Day 5: Onboard Your First Consumer

Invite a Client to the Developer Portal

Your clients can self-register at http://localhost:3002 (or your production portal URL). Walk them through:

Sign up: click "Request Access", fill in name + email
Browse APIs: they see your published APIs with descriptions
Subscribe: click "Subscribe" on the API they need
Get their key: after you approve, they get an API key in their dashboard

You approve subscriptions in the Console: Subscriptions → Pending → Approve.

Programmatic Consumer Creation (For Automation)

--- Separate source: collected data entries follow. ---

Context: an optimization exercise on an open-source flow, tuned for a short achievable clock period and few clock cycles per item. The choices shown serve that exercise and are no tape-out recipe.
In this exercise RTL edits were held to simulation tests only and were not proved equivalent to the original.
The flow treats the clock pin as an ideal source, which a real chip does not have.
Power is estimated from default activity; no workload was simulated.

==> run X: inputs <==
// sc_band_adapt
module sc_band_adapt (
    input  wire        clk,
    input  wire        rst,
    input  wire        start,
    input  wire [15:0] n_edges,    
    input  wire [31:0] t_span,     
    input  wire [15:0] fsw_tgt,    
    input  wire [8:0]  k_b,        
    input  wire [15:0] h_in,       
    input  wire [15:0] h_min,
    input  wire [15:0] h_max,
    output wire        ready,
    output wire        done,
    output reg  [31:0] f_meas,
    output reg  [17:0] rho,        
    output reg  [15:0] h_out,
    output reg         at_min,
    output reg         at_max
);
Settings: LEC_CHECK=0, ABC_CLOCK_PERIOD_IN_PS=3000, CAP_MARGIN=20, CORE_MARGIN=2, CORE_UTILIZATION=58, CTS_CLUSTER_DIAMETER=150, CTS_CLUSTER_SIZE=20, PLACE_DENSITY=0.68, SLEW_MARGIN=20; clock period 12.0 ns.
standard.sh (not shown) runs the stock make flow with config.mk's settings and CLKGATE_MAP_FILE= SYNTH_SCRIPT=/design/flow/synth_recipe.tcl, a recipe that flattens the netlist after the stock synthesis.
==> flow/flow/run.sh <==
#!/bin/bash
# Layout: the standard flow (standard.sh), with synthesis run unchanged and
# these settings for the later steps:
#  - timing repair aims for SETUP_MARGIN ns of setup slack beyond the clock
#    period, so it keeps shortening the critical paths past the 12 ns constraint;
#  - sizing may change a cell's footprint (MATCH_CELL_FOOTPRINT=0);
set -euo pipefail
cd "$(dirname "${BASH_SOURCE[0]}")/.."
SETUP_MARGIN=${SETUP_MARGIN:-8.4}
bash standard.sh synth > synth.log 2>&1
bash standard.sh SETUP_SLACK_MARGIN="$SETUP_MARGIN" MATCH_CELL_FOOTPRINT=0 \
    TNS_END_PERCENT=100 \
    "BUFFER_PORTS_ARGS=-buffer_cell sky130_fd_sc_hd__buf_4" finish > layout.log 2>&1
==> run G (differences from run X) <==
--- a/flow/design.v
+++ b/flow/design.v
@@ -17,11 +17,11 @@
     output reg         at_min,
     output reg         at_max
 );
     localparam integer ND1 = 16;           
     localparam integer ND2 = 7;            
-    localparam integer LAT = 2 + ND1 + 2 + ND2 + 3;
+    localparam integer LAT = 1 + 2 + ND1 + 2 + ND2 + 3;
     function [47:0] csa_s;
         input [47:0] x, y, z;
         csa_s = x ^ y ^ z;
     endfunction
     function [47:0] csa_c;
@@ -33,11 +33,25 @@
     always @(posedge clk) begin
         if (rst) vld <= {LAT{1'b0}};
         else     vld <= {vld[LAT-2:0], start};
     end
     assign done = vld[LAT-1];
-    wire [37:0] nw = {22'd0, n_edges};
+    reg [15:0] n0;
+    reg [31:0] t0;
+    reg [15:0] tg0;
+    reg [8:0]  kb0;
+    reg [15:0] h0, hmn0, hmx0;
+    always @(posedge clk) begin
+        n0   <= n_edges;
+        t0   <= t_span;
+        tg0  <= fsw_tgt;
+        kb0  <= k_b;
+        h0   <= h_in;
+        hmn0 <= h_min;
+        hmx0 <= h_max;
+    end
+    wire [37:0] nw = {22'd0, n0};
     wire [37:0] c0 = nw << 21;
     wire [37:0] c1 = ~(nw << 17);
     wire [37:0] c2 = ~(nw << 14);
     wire [37:0] c3 = nw << 12;
     wire [37:0] c4 = ~(nw << 9);
@@ -60,17 +74,17 @@
     reg  [8:0]  kb1;
     reg  [15:0] h1, hmn1, hmx1;
     always @(posedge clk) begin
         r1a  <= e1s;
         r1b  <= e1c;
-        nz1  <= (n_edges != 16'd0);
-        t1   <= t_span;
-        tg1  <= fsw_tgt;
-        kb1  <= k_b;
-        h1   <= h_in;
-        hmn1 <= h_min;
-        hmx1 <= h_max;
+        nz1  <= (n0 != 16'd0);
+        t1   <= t0;
+        tg1  <= tg0;
+        kb1  <= kb0;
+        h1   <= h0;
+        hmn1 <= hmn0;
+        hmx1 <= hmx0;
     end
     wire [37:0] e2s = csa_s(r1a, r1b, c9), e2c = csa_c(r1a, r1b, c9);
     wire [37:0] m5  = e2s + e2c;
     reg  [45:0] num2;
     reg  [31:0] t2;
==> flow/flow/run.sh (replaced) <==
#!/bin/bash
# Layout: the standard flow (standard.sh), with synthesis run unchanged and
# these settings for the later steps:
#  - timing repair aims for SETUP_MARGIN ns of setup slack beyond the clock
#    period, so it keeps shortening the critical paths past the 12 ns constraint;
#  - sizing may change a cell's footprint (MATCH_CELL_FOOTPRINT=0);
#  - the port buffers are buf_4 cells instead of the flow's first pick;
set -euo pipefail
cd "$(dirname "${BASH_SOURCE[0]}")/.."
SETUP_MARGIN=${SETUP_MARGIN:-8.4}
bash standard.sh synth > synth.log 2>&1
bash standard.sh SETUP_SLACK_MARGIN="$SETUP_MARGIN" MATCH_CELL_FOOTPRINT=0 \
    TNS_END_PERCENT=100 \
    "BUFFER_PORTS_ARGS=-buffer_cell sky130_fd_sc_hd__buf_4" \
    "PRE_CTS_TCL=$PWD/flow/pre_cts.tcl" finish > layout.log 2>&1
==> flow/flow/pre_cts.tcl (new file) <==
# Move each flip-flop that drives an output port's buffer next to that
# buffer (the buffers sit by the ports), then legalize the placement.
set block [ord::get_db_block]
set moved 0
foreach bterm [$block getBTerms] {
  if {[$bterm getIoType] ne "OUTPUT"} { continue }
  set net [$bterm getNet]
  if {$net eq "NULL"} { continue }
  set drv ""
  foreach it [$net getITerms] { if {[$it isOutputSignal]} { set drv $it } }
  if {$drv eq ""} { continue }
  set buf [$drv getInst]
  set in_net ""
  foreach it [$buf getITerms] { if {[$it isInputSignal]} { set in_net [$it getNet] } }
  if {$in_net eq "" || $in_net eq "NULL"} { continue }
  set ffq ""
  set nload 0
  foreach it [$in_net getITerms] {
    if {[$it isOutputSignal]} { set ffq $it } else { incr nload }
  }
  if {$ffq eq "" || $nload != 1} { continue }
  set ff [$ffq getInst]
  if {![string match "sky130_fd_sc_hd__df*" [[$ff getMaster] getName]]} { continue }
  lassign [$buf getLocation] bx by
  $ff setLocation $bx $by
  incr moved
}
puts "pre_cts: moved $moved output flip-flops next to their port buffers"
detailed_placement
check_placement -verbose
--- a/flow/config.mk
+++ b/flow/config.mk
@@ -6,10 +6,10 @@
 export NUM_CORES = 4
 export LEC_CHECK = 0
 export ABC_CLOCK_PERIOD_IN_PS = 3000
 export CAP_MARGIN = 20
 export CORE_MARGIN = 2
-export CORE_UTILIZATION = 58
+export CORE_UTILIZATION = 66
 export CTS_CLUSTER_DIAMETER = 150
 export CTS_CLUSTER_SIZE = 20
-export PLACE_DENSITY = 0.68
+export PLACE_DENSITY = 0.76
 export SLEW_MARGIN = 20
==> results.yml <==
sta:
  slew_headroom: 0.260
  period_share: 0.331
  fin_crit_ns: 3.97
clocking:
  post_cts_buffers: 312
  cts_buffer_depth: 4
logic_synthesis:
  synth_fa_ha_area_frac: 0.178
  synth_compound_area_frac: 0.160
route:
  wl_met2_mm: 309
floorplanning:
  dieHeight_um: 669
status:
  status: "finished clean"
layout:
  design.seq.count: 5703
power:
  power_frac_comb: 0.577
Source of the figures above: run X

If you're building a SaaS and want to auto-provision API keys when users sign up:

# Step 1: Create the consumer
CONSUMER_ID=$(curl -s -X POST "${STOA_API_URL}/v1/consumers/$TENANT_ID" \
  -H "Authorization: Bearer $TOKEN" \
  -H "Content-Type: application/json" \
  -d '{
    "external_id": "user-'$(date +%s)'",
    "name": "user-12345",
    "email": "user@example.com",
    "consumer_metadata": {
      "user_id": "12345",
      "plan": "starter"
    }
  }' | jq -r .id)

# Step 2: Create a subscription (get the API key)
API_KEY=$(curl -s -X POST "${STOA_API_URL}/v1/subscriptions" \
  -H "Authorization: Bearer $TOKEN" \
  -H "Content-Type: application/json" \
  -d '{
    "consumer_id": "'$CONSUMER_ID'",
    "api_id": "'$API_ID'",
    "tenant_id": "'$TENANT_ID'"
  }' | jq -r .api_key)

echo "API Key: $API_KEY"

Store this key in your user's account. You can revoke it later:

SUBSCRIPTION_ID="subscription-id-from-above"
curl -s -X POST "${STOA_API_URL}/v1/subscriptions/$SUBSCRIPTION_ID/revoke" \
  -H "Authorization: Bearer $TOKEN"

Set Consumer-Specific Limits

To give a premium consumer a higher rate limit, create a dedicated policy at the tenant scope and bind it to their consumer:

# Create a high-limit policy scoped to a specific consumer
curl -s -X POST "${STOA_API_URL}/v1/admin/policies" \
  -H "Authorization: Bearer $TOKEN" \
  -H "Content-Type: application/json" \
  -d '{
    "name": "premium-rate-limit-'$CONSUMER_ID'",
    "policy_type": "rate_limit",
    "tenant_id": "'$TENANT_ID'",
    "scope": "tenant",
    "config": {
      "requests_per_minute": 1000,
      "burst": 50
    },
    "priority": 50
  }' | jq .

Higher priority (lower number) policies override lower priority ones for the same consumer.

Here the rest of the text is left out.